SUPPLIED RECORDS Block Start

==> src/design/rcc_pkg.sv <==
// Package with register map, field layout and reset values of the radio config bank.
package rcc_pkg;
    // Register indices; byte address is four times the index.
    localparam logic [6:0] RCC_IDX_BUFFER  = 7'h00;
    localparam logic [6:0] RCC_IDX_MODE    = 7'h01;
    localparam logic [6:0] RCC_IDX_RATE_HI = 7'h02;
    localparam logic [6:0] RCC_IDX_RATE_LO = 7'h03;
    localparam logic [6:0] RCC_IDX_DEV_HI  = 7'h04;
    localparam logic [6:0] RCC_IDX_DEV_LO  = 7'h05;
    localparam logic [6:0] RCC_IDX_CAR_HI  = 7'h06;
    localparam logic [6:0] RCC_IDX_CAR_MID = 7'h07;
    localparam logic [6:0] RCC_IDX_CAR_LO  = 7'h08;
    localparam logic [6:0] RCC_IDX_STATUS2 = 7'h3f;
    localparam logic [6:0] RCC_IDX_PINMAP1 = 7'h40;
    localparam logic [6:0] RCC_IDX_PINMAP2 = 7'h41;
    localparam logic [6:0] RCC_IDX_REV     = 7'h42;
    localparam logic [6:0] RCC_IDX_GREF    = 7'h43;
    localparam logic [6:0] RCC_IDX_GTH1    = 7'h44;
    localparam logic [6:0] RCC_IDX_GTH2    = 7'h45;
    localparam logic [6:0] RCC_IDX_GTH3    = 7'h46;
    localparam logic [6:0] RCC_IDX_REFSEL  = 7'h58;
    localparam logic [6:0] RCC_IDX_AMPHI   = 7'h5a;
    localparam logic [6:0] RCC_IDX_LOOPBW  = 7'h5c;
    localparam logic [6:0] RCC_IDX_QLOOPBW = 7'h5e;
    localparam logic [6:0] RCC_IDX_CALTEMP = 7'h6c;
    localparam logic [6:0] RCC_IDX_FRAC    = 7'h70;
    localparam logic [6:0] RCC_IDX_CARAPP  = 7'h7f;
    // Built-in reset values.
    localparam logic [7:0] RCC_RST_BUFFER  = 8'h00;
    localparam logic [7:0] RCC_RST_MODE    = 8'h01;
    localparam logic [7:0] RCC_RST_RATE_HI = 8'h1a;
    localparam logic [7:0] RCC_RST_RATE_LO = 8'h0b;
    localparam logic [7:0] RCC_RST_DEV_HI  = 8'h00;
    localparam logic [7:0] RCC_RST_DEV_LO  = 8'h52;
    localparam logic [7:0] RCC_RST_CAR_HI  = 8'he4;
    localparam logic [7:0] RCC_RST_CAR_MID = 8'hc0;
    localparam logic [7:0] RCC_RST_CAR_LO  = 8'h00;
    localparam logic [7:0] RCC_RST_PINMAP  = 8'h00;
    localparam logic [7:0] RCC_RST_GREF    = 8'h13;
    localparam logic [7:0] RCC_RST_GTH1    = 8'h0e;
    localparam logic [7:0] RCC_RST_GTH2    = 8'h5b;
    localparam logic [7:0] RCC_RST_GTH3    = 8'hdb;
    localparam logic [7:0] RCC_RST_REFSEL  = 8'h09;
    localparam logic [7:0] RCC_RST_AMPHI   = 8'h84;
    localparam logic [7:0] RCC_RST_LOOPBW  = 8'hd0;
    localparam logic [7:0] RCC_RST_FRAC    = 8'h00;
    // Revision code: the value is arbitrary.
    localparam logic [7:0] RCC_REVISION    = 8'h5a;
    // Mode register field positions and masks, plus the deviation high and fraction masks.
    localparam int         RCC_MODE_LSB    = 0;
    localparam int         RCC_FILT_LSB    = 3;
    localparam int         RCC_KEY_LSB     = 5;
    localparam logic [7:0] RCC_MODE_WMASK  = 8'h7f;
    localparam logic [7:0] RCC_DEV_HI_MASK = 8'h3f;
    localparam logic [3:0] RCC_FRAC_MASK   = 4'hf;
    // Status two: buffer empty bit 6, full bit 7.
    localparam int         RCC_ST_EMPTY    = 6;
    localparam int         RCC_ST_FULL     = 7;
    localparam int         RCC_BUF_DEPTH   = 64;
    localparam logic [1:0] RCC_RESP_OKAY   = 2'b00;
    localparam logic [1:0] RCC_RESP_SLVERR = 2'b10;

    typedef enum logic [2:0] {
        RCC_ST_SLEEP   = 3'b000,
        RCC_ST_STANDBY = 3'b001,
        RCC_ST_TXSYN   = 3'b010,
        RCC_ST_TX      = 3'b011,
        RCC_ST_RXSYN   = 3'b100,
        RCC_ST_RX      = 3'b101
    } rcc_opstate_t;

    typedef enum logic [1:0] {
        RCC_KEY_FSK = 2'b00,
        RCC_KEY_OOK = 2'b01
    } rcc_keying_t;

    // Settings delivered to the radio core.
    typedef struct packed {
        logic [2:0]  op_state;
        logic [1:0]  keying_select;
        logic [1:0]  pulse_filter_select;
        logic [15:0] rate_divisor;
        logic [3:0]  rate_fraction_field;
        logic [13:0] deviation;
        logic [23:0] carrier_applied;
        logic [7:0]  pin_map_one;
        logic [7:0]  pin_map_two;
    } rcc_cfg_t;
endpackage
File: config.mk
export PLATFORM = sky130hd
export DESIGN_NAME = clock_generator_pll
export DESIGN_NICKNAME = d
export VERILOG_FILES = /design/src/clock_generator_pkg.sv /design/src/ref_edge_sync.sv /design/src/clock_generator_pll.sv
export SDC_FILE = /design/constraint.sdc
export NUM_CORES = 1
export LEC_CHECK = 0
export ABC_AREA = 1
export BUFFER_PORTS_ARGS = -buffer_cell sky130_fd_sc_hd__buf_2
export CAP_MARGIN = 20
export CELL_PAD_IN_SITES_DETAIL_PLACEMENT = 0
export CELL_PAD_IN_SITES_GLOBAL_PLACEMENT = 1
export CORE_ASPECT_RATIO = 0.9
export CORE_UTILIZATION = 49
export CTS_CLUSTER_DIAMETER = 120
export DETAILED_ROUTE_END_ITERATION = 10
export PLACE_DENSITY = 0.85
export SLEW_MARGIN = 10
export SYNTH_ARGS = -nofsm -noshare
export SYNTH_HDL_FRONTEND = slang
export SYNTH_SLANG_ARGS = --single-unit
File: constraint.sdc
create_clock -name clk_i -period 5.3 [get_ports clk_i]
set_clock_uncertainty 0.15 [all_clocks]
set_input_delay 1.06 -clock clk_i [delete_from_list [all_inputs] [get_ports clk_i]]
set_output_delay 1.06 -clock clk_i [all_outputs]
set_load 0.03 [all_outputs]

SUPPLIED RECORDS Block End

### YOUR TASK
Beginning at the line above that contains "localparam logic [7:0] RCC_RST_MODE", return each line exactly through the line that contains "localparam logic [7:0] RCC_REVISION", and no others.

### TASK OUTPUT
    localparam logic [7:0] RCC_RST_MODE    = 8'h01;
    localparam logic [7:0] RCC_RST_RATE_HI = 8'h1a;
    localparam logic [7:0] RCC_RST_RATE_LO = 8'h0b;
    localparam logic [7:0] RCC_RST_DEV_HI  = 8'h00;
    localparam logic [7:0] RCC_RST_DEV_LO  = 8'h52;
    localparam logic [7:0] RCC_RST_CAR_HI  = 8'he4;
    localparam logic [7:0] RCC_RST_CAR_MID = 8'hc0;
    localparam logic [7:0] RCC_RST_CAR_LO  = 8'h00;
    localparam logic [7:0] RCC_RST_PINMAP  = 8'h00;
    localparam logic [7:0] RCC_RST_GREF    = 8'h13;
    localparam logic [7:0] RCC_RST_GTH1    = 8'h0e;
    localparam logic [7:0] RCC_RST_GTH2    = 8'h5b;
    localparam logic [7:0] RCC_RST_GTH3    = 8'hdb;
    localparam logic [7:0] RCC_RST_REFSEL  = 8'h09;
    localparam logic [7:0] RCC_RST_AMPHI   = 8'h84;
    localparam logic [7:0] RCC_RST_LOOPBW  = 8'hd0;
    localparam logic [7:0] RCC_RST_FRAC    = 8'h00;
    // Revision code: the value is arbitrary.
    localparam logic [7:0] RCC_REVISION    = 8'h5a;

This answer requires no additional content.